I didn't see any improvements for cosmos-sdk benchmarks with the simd library on my workstation, which has Intel SHA Extensions (5950x), but I plan to also benchmark on a machine with AVX512.
actually iavl library use sha256 heavily, should have bigger impact there.
I ran benchmarks for cosmos-sdk and iavl on machines with AVX512 and Intel SHA Extensions with and without using the SIMD library, and got these results: https://gist.github.com/kirbyquerby/6635113b003abdaeaa93618d4e6970a2
There didn't seem to be significant improvements (in many benchmarks, there's even a slowdown) for using the SIMD library in either cosmos-sdk or iavl.
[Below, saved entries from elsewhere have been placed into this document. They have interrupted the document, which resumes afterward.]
`config.mk`:
```
export PLATFORM = sky130hd
export DESIGN_NAME = sinc3_frame_packer
export DESIGN_NICKNAME = d
export VERILOG_FILES = /design/src/rtl/sinc3_pkg.sv /design/src/rtl/frame_fifo.sv /design/src/rtl/sinc3_frame_packer.sv
export SDC_FILE = /design/constraint.sdc
export NUM_CORES = 1
export LEC_CHECK = 0
export CORE_ASPECT_RATIO = 0.7
export CORE_MARGIN = 2
export CORE_UTILIZATION = 39
export CTS_CLUSTER_DIAMETER = 120
export DETAILED_ROUTE_END_ITERATION = 10
export PLACE_DENSITY = 0.57
export SETUP_SLACK_MARGIN = 0.1
export SLEW_MARGIN = 10
export SYNTH_ARGS = -nofsm -noshare
export SYNTH_HDL_FRONTEND = slang
export SYNTH_SLANG_ARGS = --single-unit
```
`constraint.sdc`:
```
create_clock -name mclk -period 8.3 [get_ports mclk]
set_input_delay 1.66 -clock mclk [delete_from_list [all_inputs] [get_ports mclk]]
set_output_delay 1.66 -clock mclk [all_outputs]
set_load 0.05 [all_outputs]
```
`src/rtl/sinc3_pkg.sv`:
```
// -----------------------------------------------------------------------------
// sinc3_pkg
// Definitions shared by the sinc3 frame packer and its output FIFO.
//   SINC3_W  width of the unsigned sinc3 decimator output
//   OUT_W    width of the signed, aligned output sample
//   D1_W     width of the offset-removed intermediate (one sign bit added)
//   state_t  frame FSM states
//   calc_k   log2 of the CIC mid-scale offset for a decimation select M
// -----------------------------------------------------------------------------
package sinc3_pkg;

   localparam int SINC3_W = 25;
   localparam int OUT_W   = 16;
   localparam int D1_W    = SINC3_W + 1;

   typedef enum logic {
      IDLE = 1'b0,
      FILL = 1'b1
   } state_t;

   // M above 7 is clamped to 7; K = 3*Meff + 2 (range 2..23).
   function automatic logic [4:0] calc_k(input logic [3:0] m);
      logic [3:0] meff;
      meff = (m > 4'd7) ? 4'd7 : m;
      return ({1'b0, meff} * 5'd3) + 5'd2;
   endfunction

endpackage

```
`src/rtl/frame_fifo.sv`:
```
// -----------------------------------------------------------------------------
// frame_fifo
// Synchronous FIFO with a registered first-word-fall-through head.
//   clk      rising-edge clock
//   rst      asynchronous active-high reset (empties the FIFO)
//   i_push   write request; accepted when not full, or when full with a pop
//   i_wdata  word to write
//   i_pop    read request; ignored while empty
//   o_rdata  head word, registered, stable until popped
//   o_valid  head word present
//   o_full   FIFO holds DEPTH words
//   o_level  number of stored words (head included)
// -----------------------------------------------------------------------------
module frame_fifo
   import sinc3_pkg::*;
#(
   parameter int WIDTH = OUT_W + 1,
   parameter int DEPTH = 16
) (
   input  logic                     clk,
   input  logic                     rst,
   input  logic                     i_push,
   input  logic [WIDTH-1:0]         i_wdata,
   input  logic                     i_pop,
   output logic [WIDTH-1:0]         o_rdata,
   output logic                     o_valid,
   output logic                     o_full,
   output logic [$clog2(DEPTH):0]   o_level
);

   localparam int AW = $clog2(DEPTH);
   localparam int LW = AW + 1;

   logic [WIDTH-1:0] r_mem [DEPTH];
   logic [AW-1:0]    r_wptr;
   logic [AW-1:0]    r_rptr;
   logic [LW-1:0]    r_count;
   logic [WIDTH-1:0] r_head;
   logic             r_valid;

   logic             w_pop_ok;
   logic             w_push_ok;
   logic             w_full;
   logic [AW-1:0]    w_wptr_nxt;
   logic [AW-1:0]    w_rptr_nxt;
   logic [LW-1:0]    w_count_nxt;
   logic [WIDTH-1:0] w_head_nxt;

   assign w_full      = (r_count == LW'(DEPTH));
   assign w_pop_ok    = i_pop & (r_count != '0);
   // A full FIFO still takes a word when the head leaves in the same cycle.
   assign w_push_ok   = i_push & (~w_full | w_pop_ok);
   assign w_wptr_nxt  = w_push_ok ? r_wptr + 1'b1 : r_wptr;
   assign w_rptr_nxt  = w_pop_ok  ? r_rptr + 1'b1 : r_rptr;
   assign w_count_nxt = r_count + LW'(w_push_ok) - LW'(w_pop_ok);

   // Next head: the word being written lands directly in the head register
   // when it is the one the read pointer will point at (empty FIFO case).
   always_comb begin
      w_head_nxt = r_head;
      if (w_count_nxt != '0) begin
         if (w_push_ok && (r_wptr == w_rptr_nxt)) begin
            w_head_nxt = i_wdata;
         end else begin
            w_head_nxt = r_mem[w_rptr_nxt];
         end
      end
   end

   always_ff @(posedge clk) begin
      if (w_push_ok) begin
         r_mem[r_wptr] <= i_wdata;
      end
   end

   always_ff @(posedge clk or posedge rst) begin
      if (rst) begin
         r_wptr  <= '0;
         r_rptr  <= '0;
         r_count <= '0;
         r_head  <= '0;
         r_valid <= 1'b0;
      end else begin
         r_wptr  <= w_wptr_nxt;
         r_rptr  <= w_rptr_nxt;
         r_count <= w_count_nxt;
         r_head  <= w_head_nxt;
         r_valid <= (w_count_nxt != '0);
      end
   end

   assign o_rdata = r_head;
   assign o_valid = r_valid;
   assign o_full  = w_full;
   assign o_level = r_count;

endmodule

```
`src/rtl/sinc3_frame_packer.sv`:
```
// -----------------------------------------------------------------------------
// sinc3_frame_packer
// Removes the sinc3 mid-scale offset, aligns/saturates each decimated sample
// to 16-bit signed and packs the words into FRAME_LEN-word frames in a FIFO.
//   mclk          clock, rising edge
//   rst           asynchronous active-high reset
//   en            capture enable, honoured only at frame boundaries
//   M             decimation select (values above 7 act as 7)
//   sample_in     unsigned sinc3 output
//   sample_valid  one-cycle strobe per new sample
//   out_data      signed output word
//   out_last      last word of a frame
//   out_valid     out_data/out_last valid
//   out_ready     consumer ready
//   fifo_level    words stored in the FIFO
//   ovf           sticky: a word was dropped on a full FIFO
//   ovf_clr       clears ovf (a simultaneous drop wins)
//   busy          frame FSM is in FILL
// -----------------------------------------------------------------------------
module sinc3_frame_packer
   import sinc3_pkg::*;
#(
   parameter int FRAME_LEN  = 256,
   parameter int FIFO_DEPTH = 16
) (
   input  logic                          mclk,
   input  logic                          rst,
   input  logic                          en,
   input  logic [3:0]                    M,
   input  logic [SINC3_W-1:0]            sample_in,
   input  logic                          sample_valid,
   output logic [OUT_W-1:0]              out_data,
   output logic                          out_last,
   output logic                          out_valid,
   input  logic                          out_ready,
   output logic [$clog2(FIFO_DEPTH):0]   fifo_level,
   output logic                          ovf,
   input  logic                          ovf_clr,
   output logic                          busy
);

   localparam int IW    = $clog2(FRAME_LEN);
   localparam int ALN_W = D1_W + 15;

   localparam logic signed [ALN_W-1:0] SAT_HI = ALN_W'(32767);
   localparam logic signed [ALN_W-1:0] SAT_LO = -SAT_HI - 1;

   // Align the offset-removed sample so that 2^K maps to 2^15, then clamp.
   // Right shifts are arithmetic (floor toward minus infinity).
   function automatic logic signed [OUT_W-1:0] align_sat(
      input logic signed [D1_W-1:0] d,
      input logic [4:0]             k
   );
      logic signed [ALN_W-1:0] w;
      w = {{15{d[D1_W-1]}}, d};
      if (k > 5'd15) begin
         w = w >>> (k - 5'd15);
      end else begin
         w = w <<< (5'd15 - k);
      end
      if (w > SAT_HI) begin
         return 16'sh7fff;
      end else if (w < SAT_LO) begin
         return 16'sh8000;
      end
      return w[OUT_W-1:0];
   endfunction

   logic [4:0]                w_k;
   logic signed [D1_W-1:0]    w_offset;
   logic signed [D1_W-1:0]    w_d1;

   logic signed [D1_W-1:0]    r_d1_p1;
   logic                      r_vld_p1;
   logic signed [OUT_W-1:0]   r_q_p2;
   logic                      r_vld_p2;

   state_t                    r_state;
   state_t                    w_state_nxt;
   logic [IW-1:0]             r_idx;
   logic [IW-1:0]             w_idx_nxt;
   logic                      w_push;
   logic                      w_last;
   logic                      w_drop;
   logic                      w_room;
   logic                      r_ovf;

   logic [OUT_W:0]            w_fifo_rdata;
   logic                      w_fifo_valid;
   logic                      w_fifo_full;

   assign w_k      = calc_k(M);
   assign w_offset = D1_W'(1) << w_k;
   assign w_d1     = $signed({1'b0, sample_in}) - w_offset;

   // ---- stage p1: offset removal ----
   always_ff @(posedge mclk) begin
      if (sample_valid) begin
         r_d1_p1 <= w_d1;
      end
   end

   // ---- stage p2: alignment and saturation ----
   always_ff @(posedge mclk) begin
      if (r_vld_p1) begin
         r_q_p2 <= align_sat(r_d1_p1, w_k);
      end
   end

   always_ff @(posedge mclk or posedge rst) begin
      if (rst) begin
         r_vld_p1 <= 1'b0;
         r_vld_p2 <= 1'b0;
      end else begin
         r_vld_p1 <= sample_valid;
         r_vld_p2 <= r_vld_p1;
      end
   end

   // ---- frame FSM: acts on the p2 write strobe ----
   assign w_room = ~w_fifo_full | (w_fifo_valid & out_ready);

   always_comb begin
      w_state_nxt = r_state;
      w_idx_nxt   = r_idx;
      w_push      = 1'b0;
      w_last      = 1'b0;
      w_drop      = 1'b0;
      if (r_vld_p2 && ((r_state == FILL) || en)) begin
         if (w_room) begin
            w_push = 1'b1;
            if (r_idx == IW'(FRAME_LEN - 1)) begin
               w_last      = 1'b1;
               w_idx_nxt   = '0;
               w_state_nxt = en ? FILL : IDLE;
            end else begin
               w_idx_nxt   = r_idx + 1'b1;
               w_state_nxt = FILL;
            end
         end else begin
            // Dropped words leave the index untouched so frames stay whole.
            w_drop = 1'b1;
         end
      end
   end

   always_ff @(posedge mclk or posedge rst) begin
      if (rst) begin
         r_state <= IDLE;
         r_idx   <= '0;
         r_ovf   <= 1'b0;
      end else begin
         r_state <= w_state_nxt;
         r_idx   <= w_idx_nxt;
         if (w_drop) begin
            r_ovf <= 1'b1;
         end else if (ovf_clr) begin
            r_ovf <= 1'b0;
         end
      end
   end

   frame_fifo #(
      .WIDTH (OUT_W + 1),
      .DEPTH (FIFO_DEPTH)
   ) u_fifo (
      .clk     (mclk),
      .rst     (rst),
      .i_push  (w_push),
      .i_wdata ({w_last, r_q_p2}),
      .i_pop   (out_ready),
      .o_rdata (w_fifo_rdata),
      .o_valid (w_fifo_valid),
      .o_full  (w_fifo_full),
      .o_level (fifo_level)
   );

   assign out_data  = w_fifo_rdata[OUT_W-1:0];
   assign out_last  = w_fifo_rdata[OUT_W];
   assign out_valid = w_fifo_valid;
   assign ovf       = r_ovf;
   assign busy      = (r_state == FILL);

endmodule

```
==> out/summary.log <==
qor: cells_and_area.post_route_cells_drive_above_1_share 17.59%
qor: cts.clk-insertion-delay-late 0.56 ns
qor: sta.rsz0062_at_grt false
qor: min_path.hold_path.class reg2reg
qor: cells_and_area.fin_cells 2209
qor: cts.ctsResizeCount 0
qor: detailed_routing.routed_via_density 6.068
qor: synth.synthFlopType sky130_fd_sc_hd__edfxtp_1
qor: run_status.outcome finished, final reports clean
qor: place.dpl.hpwl 38.76 mm
qor: detailed_routing.drtAntennaViolNets 0
qor: critical_path.worstPathMaxFanout 18
qor: synth.yosys_warnings 0
qor: cts.hold_buffer_count_at_cts 0
qor: synth.synth_register_bits 357
qor: floorplan.die_height 191.2 µm
qor: place.place_inst 2139
qor: critical_path.worst_ep_arrival_time 7.36 ns
qor: sta.clock.fmax 141.6 MHz
qor: floorplan.design.core.area 0.04935 mm²
qor: synth.synth_fp_nets 1542
qor: synth.netlist_instances 1456
qor: flow_run.maximum_capacitance_violations 0
qor: sta.finalHoldViolations 0
qor: detailed_routing.route.vias.total 13400
qor: critical_path.crit_path_kind in2reg
qor: sta.clock-skew-final 0.02908 ns
qor: detailed_routing.drc 0
qor: sta.slew_violations 0
qor: global_route.first_global_vias 13120
qor: global_route.grt.total_usage 22.36%
qor: sta.worstMarginPinSlew 1.013 ns
qor: global_route.grt_pass1_wl 86.68 mm
qor: floorplan.placementRows 68
qor: cells_and_area.fillers 4471
qor: floorplan.floorplan.die_area 0.05192 mm²
qor: place.port-buffer-count 59
qor: cts.clock_tree.buffer_depth 3
qor: floorplan.floorplan.initialDensity 39.58%
qor: synth.synth_enable_flop_cells 314
qor: sta.layout_min_cycle_time 7.064 ns
qor: critical_path.startpoint M[3]
qor: cts.cts.clk_slew.worst_paths 0.06 ns
qor: power.power.leakage 7.702 nW
qor: cells_and_area.num-nets-final 1600
qor: synth.main_combinational_cell_family_by_area_after_synthesis multiplexers
qor: synth.post_synth_fa_ha_maj_area_fraction 3.382%
qor: cells_and_area.flow.area_growth_from_synthesis 14.21%
qor: critical_path.worst_path_required 8.60 ns
qor: detailed_routing.routed_wire_length_per_instance 26.20 µm
qor: critical_path.critPathLaunchType input port
qor: sta.timing.final.setup_violations 0
qor: synth.synth_compound_gate_area_share 10.26%
qor: synth.synth.avg_cell_area 13.42 µm²
qor: sta.setup_tns 0 ns
qor: power.power_density 327.9 mW/mm²
qor: global_route.grt_max_degree 71
qor: cts.ctsHtreeMaxLevel 2
qor: detailed_routing.drtIter0Drc 1875
qor: synth.yosys-mux-area-fraction 18.88%
qor: synth.yosysSeqAreaShare 53.78%
qor: detailed_routing.drt_wl_total 57.88 mm
qor: global_route.number_of_antenna_violations_at_the_first_check_in_global_routing 1
qor: place.gp_congestion 1.019
qor: synth.synth-xor-area-share 1.832%
qor: critical_path.end_kind register
qor: floorplan.design.portCount 60
qor: synth.ys_async_sr_fraction 12.04%
qor: synth.synth_simple_gate_area_share 8.680%
qor: power.peakVddDrop 0.2077 mV
qor: sta.fin_crit_sh 85.11%
qor: cts.cts.sinks 357
qor: floorplan.die_x 271.5 µm
qor: global_route.globalRouteOverflowTotal 0
qor: cts.tritoncts.num_buffers 38
qor: sta.relative_slew_slack 32.22%
qor: min_path.worstHoldStart u_fifo.o_rdata[16]$_DFFE_PP0P_
qor: cts.clock_tree_from_tritoncts built
qor: cts.cts_setup_buffers 0
qor: detailed_routing.drt_first_pass_iters 9
qor: critical_path.crit-reg2reg-launch u_fifo.o_level[2]$_DFF_PP0_
qor: synth.synth_cell_types 76
qor: synth.mappedNetlistArea 0.01953 mm²
qor: cts.cts.root.buffer_cell sky130_fd_sc_hd__clkbuf_16
[through the flow]
step | utilization [%] | power (mW) | instance area (µm²) | hold slack, ns | worst slack (ns)
2_1_floorplan | - | 4.628 | 19530 | 0.4455 | 0.9308
3_3_place_gp | 42.62 | 5.609 | 21030 | 0.4626 | 0.8512
3_5_place_dp | 42.62 | 5.622 | 21030 | 0.4630 | 0.7694
4_1_cts | 45.19 | 7.354 | 22300 | 0.4795 | 1.338
5_1_grt | 45.19 | 7.671 | 22300 | 0.4981 | 0.9330
6_report | 45.21 | 7.314 | 22310 | 0.4770 | 1.236
[layout make-up]
type | count | area (µm²) | share of cell area [%]
Sequential cell | 357 | 10510 | 47.09
Clock buffer | 45 | 987.2 | 4.425
Clock inverter | 22 | 279.0 | 1.251
Tap cell | 665 | 832.0 | 3.730
Inverter | 51 | 191.4 | 0.8582
Timing Repair Buffer | 115 | 1036 | 4.644
Antenna cell | 3 | 7.507 | 0.03365
Multi-Input combinational cell | 951 | 8469 | 37.97
[power breakdown]
group | total [mW] | switching [mW] | internal, mW
clock | 1.72 | 0.730 | 0.990
combinational | 3.08 | 1.74 | 1.34
sequential | 2.51 | 0.233 | 2.28
[worst paths after layout]
kind                                             endpoint  slack [ns]  cells after the start
min reg2reg                u_fifo.o_rdata[16]$_DFFE_PP0P_        0.48                      2
max                                 r_d1_p1[24]$_DFFE_PP_        1.24                     18
max reg2reg                u_fifo.o_rdata[11]$_DFFE_PP0P_        4.11                     10
min in group asynchronous            r_idx[4]$_DFFE_PP0P_        1.61                      3
max in group asynchronous              r_vld_p2$_DFF_PP0_        6.25                      3
min                        u_fifo.o_rdata[16]$_DFFE_PP0P_        0.48                      2
[worst max-delay path, cell delays in order]
cell,delay (ns)
sky130_fd_sc_hd__clkdlybuf4s50_1,0.59
sky130_fd_sc_hd__or2_2,0.45
sky130_fd_sc_hd__buf_4,0.25
sky130_fd_sc_hd__ha_1,0.23
sky130_fd_sc_hd__fa_1,0.53
sky130_fd_sc_hd__nor2_1,0.51
sky130_fd_sc_hd__and2_1,0.22
sky130_fd_sc_hd__ha_1,0.18
sky130_fd_sc_hd__fa_1,0.22
sky130_fd_sc_hd__nor2b_1,0.06
sky130_fd_sc_hd__o31a_1,0.28
sky130_fd_sc_hd__o21ai_0,0.45
sky130_fd_sc_hd__a311oi_1,0.26
sky130_fd_sc_hd__o31ai_1,0.36
sky130_fd_sc_hd__a21oi_1,0.14
sky130_fd_sc_hd__o41ai_1,0.57
sky130_fd_sc_hd__o21ai_0,0.24
sky130_fd_sc_hd__xnor2_1,0.16
[metal layers]
metal	wire length, µm	vias up	track usage [%]	part of all wire (%)
met1	26950	6795	34.72	47
met2	23250	677	30.61	40
met5	0	-	0	0
met4	1084	0	4.670	1.9
li1	-	5840	-	-
met3	6595	92	6.494	11
[placed cells by master (no fill, tap or decap), drive strengths merged, types with 7 or more instances in the layout]
master           n
nor3            23
clkdlybuf4s50   59
nand2          101
a221oi           7
mux4           120
mux2            18
buf             56
nand3           29
o21a            26
inv             51
clkbuf          45
and2            19
mux2i           77
nor2b           23
dfrtp           43
or3             12
clkinv          17
o21ai           86
o221ai           9
xor2             9
a31oi           13
edfxtp         314
a211oi          19
nand2b           9
a21o            11
o211ai           8
nor4             8
a21oi           46
and3             9
xnor2           31
o22ai           17
nand4           17
nor2            78
ha              48
[flip-flops by register name, indices dropped and copies added, names as in the netlist]
register	count
u_fifo.o_rdata	17
u_fifo.o_level	5
busy	1
r_q_p2	16
u_fifo.r_rptr	4
r_idx	8
r_vld_p1	1
r_vld_p2	1
u_fifo.o_valid	1
u_fifo.r_wptr	4
r_d1_p1	26
ovf	1
u_fifo.r_mem	272
[cell usage after synthesis (6+ instances only)]
master,number,share of area [%]
sky130_fd_sc_hd__buf_2,12,0.31
sky130_fd_sc_hd__xnor2_1,31,1.4
sky130_fd_sc_hd__nor4_1,7,0.22
sky130_fd_sc_hd__nand4_1,17,0.54
sky130_fd_sc_hd__o221ai_1,9,0.40
sky130_fd_sc_hd__and2_1,19,0.61
sky130_fd_sc_hd__a221oi_1,6,0.27
sky130_fd_sc_hd__o21a_1,26,1.0
sky130_fd_sc_hd__xor2_1,8,0.36
sky130_fd_sc_hd__mux2_2,18,1.0
sky130_fd_sc_hd__clkbuf_1,67,1.3
sky130_fd_sc_hd__o211ai_1,8,0.31
sky130_fd_sc_hd__o21ai_0,86,2.2
sky130_fd_sc_hd__a211oi_1,19,0.73
sky130_fd_sc_hd__mux4_2,117,13
sky130_fd_sc_hd__o21bai_1,6,0.23
sky130_fd_sc_hd__or3b_2,6,0.27
sky130_fd_sc_hd__inv_1,48,0.92
sky130_fd_sc_hd__buf_1,7,0.13
sky130_fd_sc_hd__nor2b_1,23,0.74
sky130_fd_sc_hd__dfrtp_1,43,5.5
sky130_fd_sc_hd__a22oi_1,6,0.23
sky130_fd_sc_hd__buf_4,8,0.31
sky130_fd_sc_hd__or3_1,12,0.38
sky130_fd_sc_hd__edfxtp_1,314,48
sky130_fd_sc_hd__a21oi_1,46,1.2
sky130_fd_sc_hd__o22ai_1,17,0.54
sky130_fd_sc_hd__nor3_1,23,0.59
sky130_fd_sc_hd__nand2_1,101,1.9
sky130_fd_sc_hd__ha_1,48,3.1
sky130_fd_sc_hd__a31oi_1,12,0.38
sky130_fd_sc_hd__mux2i_1,77,3.9
sky130_fd_sc_hd__a21o_1,11,0.42
sky130_fd_sc_hd__nand2b_1,9,0.29
sky130_fd_sc_hd__nand3_1,29,0.74
sky130_fd_sc_hd__nor2_1,77,1.5
sky130_fd_sc_hd__and3_1,9,0.29
[cell families (layout without fill, tap and decap cells)]
logic type | count (synthesis) | count (layout)
AO/OA/AOI/OAI | 301 | 301
flip-flops | 357 | 357
adder cells (fa/ha/maj) | 51 | 51
XOR/XNOR | 40 | 40
buffers and inverters | 148 | 233
other | 0 | 3
AND/OR/NAND/NOR | 344 | 344
multiplexers | 215 | 215
(Power assumes the default switching activity.)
would be interesting to test this in iavl https://github.com/prysmaticlabs/gohashtree. see if there is any change
would be interesting to test this in iavl https://github.com/prysmaticlabs/gohashtree. see if there is any change
I can reproduce the intel benchmark result on my mac laptop, it's faster by 6x if you do at least 16 hashing operations in a batch. but their api assume user always hash 64bytes into 32bytes digest, so it can hard code the padding block, and can do multiple hashes in parallel, for iavl tree:
- we don't have the fixed block to hard code
- to exploit opportunities of parallel hashing, we need to change our ways of traversing the tree, for example, hashing all the leaf nodes first in a batch, then all the
height=1nodes, etc.
Shall we close this issue, and open new in IAVL if we want to dig more gohashtree usage there?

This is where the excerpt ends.